Environment Variables

Configure these in the Azure Portal under Configuration > Application settings, or via local.settings.json for local development.

GOOGLE_AI_STUDIO_KEY=<your-gemini-api-key>
GEMINI_MODEL=gemini-3-flash-preview
GCP_PROJECT_ID=my-project              # If using Firestore-backed stores

For production, use Azure Key Vault references for secrets:

GOOGLE_AI_STUDIO_KEY=@Microsoft.KeyVault(SecretUri=https://my-vault.vault.azure.net/secrets/gemini-key/)

See the Environment Variables reference for the complete list.


Streaming Limitations

SSE on Azure Functions

Azure Functions does not natively support Server-Sent Events (SSE) streaming in the same way as Cloud Functions or Cloud Run. The createAgentExecuteStreamHandler produces an AsyncIterable<string>, but Azure's HttpResponseInit expects a complete body.

For streaming use cases on Azure, consider:

  • Azure Container Apps -- Supports long-running HTTP connections with SSE.
  • Azure Web Apps -- Deploy as a full HTTP server (similar to Cloud Run) with complete streaming support.
  • Polling pattern -- Use the standard JSON endpoint and poll for status updates.

Troubleshooting

CORS preflight fails

Ensure your function handles OPTIONS requests. The createAgentExecuteHandler returns a 204 for OPTIONS automatically, but verify that methods in your function registration includes "OPTIONS".

Path parameters are not resolved

The azureHttp adapter reads path parameters from request.params first, then falls back to context.bindingData. Ensure your route template includes the parameter (e.g., route: "agents/{auditingId}/execute").

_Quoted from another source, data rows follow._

===== config.mk =====
export PLATFORM = sky130hd
export DESIGN_NAME = low_power_entry_fsm
export DESIGN_NICKNAME = d
export VERILOG_FILES = /design/src/lpe_pkg.sv /design/src/lpe_sync3.sv /design/src/low_power_entry_fsm.sv
export SDC_FILE = /design/constraint.sdc
export NUM_CORES = 1
export LEC_CHECK = 0
export ABC_AREA = 0
export BUFFER_PORTS_ARGS = -buffer_cell sky130_fd_sc_hd__buf_2
export CORE_AREA = 8 8 45 47
export DETAILED_ROUTE_END_ITERATION = 10
export DIE_AREA = 0 0 53 55
export PLACE_DENSITY = 0.67
export SKIP_CTS_REPAIR_TIMING = 1
export SLEW_MARGIN = 15
export SYNTH_ARGS = -nofsm -noshare
export SYNTH_HDL_FRONTEND = slang
export SYNTH_SLANG_ARGS = --single-unit

===== constraint.sdc =====
create_clock -name clk_sys_in -period 2.1 [get_ports clk_sys_in]
set_clock_uncertainty 0.15 [all_clocks]
set_input_delay 0.105 -clock clk_sys_in [delete_from_list [all_inputs] [get_ports clk_sys_in]]
set_output_delay 0.105 -clock clk_sys_in [all_outputs]
set_load 0.05 [all_outputs]
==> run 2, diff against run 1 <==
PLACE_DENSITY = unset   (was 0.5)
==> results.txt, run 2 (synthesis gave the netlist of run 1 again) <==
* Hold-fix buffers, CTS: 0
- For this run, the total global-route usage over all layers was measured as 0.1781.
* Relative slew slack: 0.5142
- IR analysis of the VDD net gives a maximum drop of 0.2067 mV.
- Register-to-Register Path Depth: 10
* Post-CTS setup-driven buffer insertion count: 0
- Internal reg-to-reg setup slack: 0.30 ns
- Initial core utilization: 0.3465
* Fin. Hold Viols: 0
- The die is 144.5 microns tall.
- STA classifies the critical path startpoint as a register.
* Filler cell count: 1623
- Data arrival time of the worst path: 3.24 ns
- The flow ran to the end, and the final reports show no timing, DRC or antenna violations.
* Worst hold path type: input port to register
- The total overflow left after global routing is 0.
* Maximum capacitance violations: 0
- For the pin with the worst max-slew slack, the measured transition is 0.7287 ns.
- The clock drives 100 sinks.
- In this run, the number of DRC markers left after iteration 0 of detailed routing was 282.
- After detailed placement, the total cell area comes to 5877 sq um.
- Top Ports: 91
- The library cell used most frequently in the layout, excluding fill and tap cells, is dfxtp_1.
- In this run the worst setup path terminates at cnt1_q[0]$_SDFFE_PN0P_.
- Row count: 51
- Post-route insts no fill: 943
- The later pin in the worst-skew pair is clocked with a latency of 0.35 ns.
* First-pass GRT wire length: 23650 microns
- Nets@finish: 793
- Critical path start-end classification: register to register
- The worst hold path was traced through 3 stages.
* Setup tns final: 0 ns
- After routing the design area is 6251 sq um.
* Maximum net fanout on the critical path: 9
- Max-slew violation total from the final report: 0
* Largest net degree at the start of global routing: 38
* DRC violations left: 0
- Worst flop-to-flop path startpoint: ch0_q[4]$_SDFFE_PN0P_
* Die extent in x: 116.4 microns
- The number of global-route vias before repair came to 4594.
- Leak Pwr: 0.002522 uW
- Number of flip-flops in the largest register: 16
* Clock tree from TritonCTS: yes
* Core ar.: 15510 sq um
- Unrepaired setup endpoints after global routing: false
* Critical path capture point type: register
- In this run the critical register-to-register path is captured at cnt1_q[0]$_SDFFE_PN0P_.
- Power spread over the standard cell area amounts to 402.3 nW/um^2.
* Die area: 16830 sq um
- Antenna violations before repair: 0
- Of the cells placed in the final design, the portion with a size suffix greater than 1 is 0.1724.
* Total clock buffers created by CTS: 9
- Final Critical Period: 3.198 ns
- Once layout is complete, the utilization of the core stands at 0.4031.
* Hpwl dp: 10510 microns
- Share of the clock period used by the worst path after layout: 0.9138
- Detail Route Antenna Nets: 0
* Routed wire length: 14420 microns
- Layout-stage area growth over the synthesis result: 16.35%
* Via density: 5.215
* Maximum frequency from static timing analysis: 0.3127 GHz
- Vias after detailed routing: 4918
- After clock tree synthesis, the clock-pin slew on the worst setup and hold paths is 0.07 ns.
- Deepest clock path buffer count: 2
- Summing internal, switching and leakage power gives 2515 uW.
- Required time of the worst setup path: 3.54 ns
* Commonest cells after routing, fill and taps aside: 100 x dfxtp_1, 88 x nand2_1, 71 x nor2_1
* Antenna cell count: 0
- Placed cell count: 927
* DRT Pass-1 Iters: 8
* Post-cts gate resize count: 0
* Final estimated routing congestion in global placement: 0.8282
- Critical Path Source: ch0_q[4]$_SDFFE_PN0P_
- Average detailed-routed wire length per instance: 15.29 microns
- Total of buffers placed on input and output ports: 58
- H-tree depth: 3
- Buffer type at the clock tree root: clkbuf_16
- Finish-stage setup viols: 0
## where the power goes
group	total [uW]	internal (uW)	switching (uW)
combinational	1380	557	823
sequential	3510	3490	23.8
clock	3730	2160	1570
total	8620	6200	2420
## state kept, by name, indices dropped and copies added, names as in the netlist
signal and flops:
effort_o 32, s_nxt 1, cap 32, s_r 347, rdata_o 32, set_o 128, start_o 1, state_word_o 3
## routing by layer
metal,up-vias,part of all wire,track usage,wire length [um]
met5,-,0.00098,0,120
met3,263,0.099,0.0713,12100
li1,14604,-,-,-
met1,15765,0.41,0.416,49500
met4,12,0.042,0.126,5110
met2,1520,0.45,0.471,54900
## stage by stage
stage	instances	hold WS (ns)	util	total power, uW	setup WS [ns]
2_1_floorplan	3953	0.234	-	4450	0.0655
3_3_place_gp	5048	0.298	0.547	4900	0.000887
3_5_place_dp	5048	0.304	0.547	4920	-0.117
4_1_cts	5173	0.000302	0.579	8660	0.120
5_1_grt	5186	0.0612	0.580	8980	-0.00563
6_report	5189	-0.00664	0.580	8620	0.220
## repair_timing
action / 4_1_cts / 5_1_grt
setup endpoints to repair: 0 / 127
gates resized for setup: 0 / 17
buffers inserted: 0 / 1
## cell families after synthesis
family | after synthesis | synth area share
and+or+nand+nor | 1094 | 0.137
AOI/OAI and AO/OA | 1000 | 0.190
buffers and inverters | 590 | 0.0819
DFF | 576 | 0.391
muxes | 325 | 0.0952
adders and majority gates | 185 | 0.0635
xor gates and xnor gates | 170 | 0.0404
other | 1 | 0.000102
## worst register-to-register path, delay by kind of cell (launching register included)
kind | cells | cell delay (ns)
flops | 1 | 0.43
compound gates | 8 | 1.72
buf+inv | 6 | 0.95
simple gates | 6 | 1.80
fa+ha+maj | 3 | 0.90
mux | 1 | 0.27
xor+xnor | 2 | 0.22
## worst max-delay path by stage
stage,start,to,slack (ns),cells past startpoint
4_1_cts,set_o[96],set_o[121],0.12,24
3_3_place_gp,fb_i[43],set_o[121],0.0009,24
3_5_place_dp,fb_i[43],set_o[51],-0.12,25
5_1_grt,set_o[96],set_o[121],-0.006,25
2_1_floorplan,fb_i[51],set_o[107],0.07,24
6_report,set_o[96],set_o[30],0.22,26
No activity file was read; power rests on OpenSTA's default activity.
$ cat src/smsp_consts.vh
/*
 Constants of the serial master/slave port: register byte offsets,
 field positions, reset values and bus response codes.
 Assumes it is included by bare name from the top design file, the checker and the bench.
*/
`ifndef SMSP_CONSTS_VH
`define SMSP_CONSTS_VH

// ----------------------------------------------------------------
// Register byte offsets on the AXI4-Lite bus
// ----------------------------------------------------------------
`define SMSP_ADDR_W      8
`define SMSP_ADDR_DATA   8'h00
`define SMSP_ADDR_CTRL   8'h04
`define SMSP_ADDR_CONFIG 8'h08
`define SMSP_ADDR_CLKDIV 8'h0C
`define SMSP_ADDR_STATUS 8'h10
`define SMSP_ADDR_MASK   8'h14

// ----------------------------------------------------------------
// Field positions
// ----------------------------------------------------------------
`define SMSP_CTRL_ENABLE 0
`define SMSP_CTRL_MASTER 1
`define SMSP_CTRL_MODE_FAULT_DETECT_ENABLE  2
`define SMSP_CTRL_BUSY   7
`define SMSP_CFG_CPOL    0
`define SMSP_CFG_CPHA    1
`define SMSP_CFG_CHAR16  2
`define SMSP_ST_DONE     0
`define SMSP_ST_OVERRUN  1
`define SMSP_ST_WRITE_COLLISION_FLAG     2
`define SMSP_ST_MODE_FAULT_FLAG     3

// ----------------------------------------------------------------
// Reset values and counts
// ----------------------------------------------------------------
`define SMSP_DIV_RST     8'h03
`define SMSP_SYNC_RST    4'h8
`define SMSP_LAST_EDGE8  5'h0F
`define SMSP_LAST_EDGE16 5'h1F
`define SMSP_RESP_OKAY   2'h0
`define SMSP_RESP_SLVERR 2'h2

`endif

$ cat src/smsp_sync.v
/*
 Three-stage pin synchroniser, one lane per bit.
 Assumes inputs are asynchronous to clk; the output changes only
 once the second and third stages agree.
*/
`timescale 1ns/1ps

module smsp_sync #(
   parameter       WIDTH     = 4,
   parameter [3:0] RESET_VAL = 4'h0
)(
   input  wire             clk,
   input  wire             reset,
   input  wire [WIDTH-1:0] async_in,
   output wire [WIDTH-1:0] sync_out
);

   genvar i;

   // ----------------------------------------------------------------
   // Per-bit lanes
   // ----------------------------------------------------------------
   generate
      for (i = 0; i < WIDTH; i = i + 1)
      begin : lane
         reg s1_reg;
         reg s2_reg;
         reg s3_reg;
         reg out_reg;
         // First stage feeds only the second; agreement filters glitches
         always @(posedge clk or posedge reset)
         begin
            if (reset)
            begin
               s1_reg  <= RESET_VAL[i];
               s2_reg  <= RESET_VAL[i];
               s3_reg  <= RESET_VAL[i];
               out_reg <= RESET_VAL[i];
            end
            else
            begin
               s1_reg <= async_in[i];
               s2_reg <= s1_reg;
               s3_reg <= s2_reg;
               if (s2_reg == s3_reg)
                  out_reg <= s3_reg;
            end
         end
         assign sync_out[i] = out_reg;
      end
   endgenerate

endmodule // smsp_sync

$ cat src/smsp_baud_div.v
/*
 Baud divider: one-cycle tick every divisor+1 clocks while run is high.
 Assumes run drops between transfers so each frame starts in phase.
*/
`timescale 1ns/1ps

module smsp_baud_div (
   input  wire       clk,
   input  wire       reset,
   input  wire       run,
   input  wire [7:0] divisor,
   output reg        tick
);

   reg [7:0] cnt_reg;

   // ----------------------------------------------------------------
   // Counter; held at zero while idle
   // ----------------------------------------------------------------
   always @(posedge clk or posedge reset)
   begin
      if (reset)
      begin
         cnt_reg <= 8'h00;
         tick    <= 1'b0;
      end
      else if (!run)
      begin
         cnt_reg <= 8'h00;
         tick    <= 1'b0;
      end
      else if (cnt_reg == divisor)
      begin
         cnt_reg <= 8'h00;
         tick    <= 1'b1;
      end
      else
      begin
         cnt_reg <= cnt_reg + 8'h01;
         tick    <= 1'b0;
      end
   end

endmodule // smsp_baud_div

Module not found errors after bundling

If using esbuild, make sure @azure/functions is marked as external. If using tsc, verify that moduleResolution is set to "bundler" or "node16" in your tsconfig.json.

Request body is empty

Azure Functions v4 uses request.text() or request.json() to read the body. The azureHttp adapter handles this automatically by trying request.body first and falling back to request.text().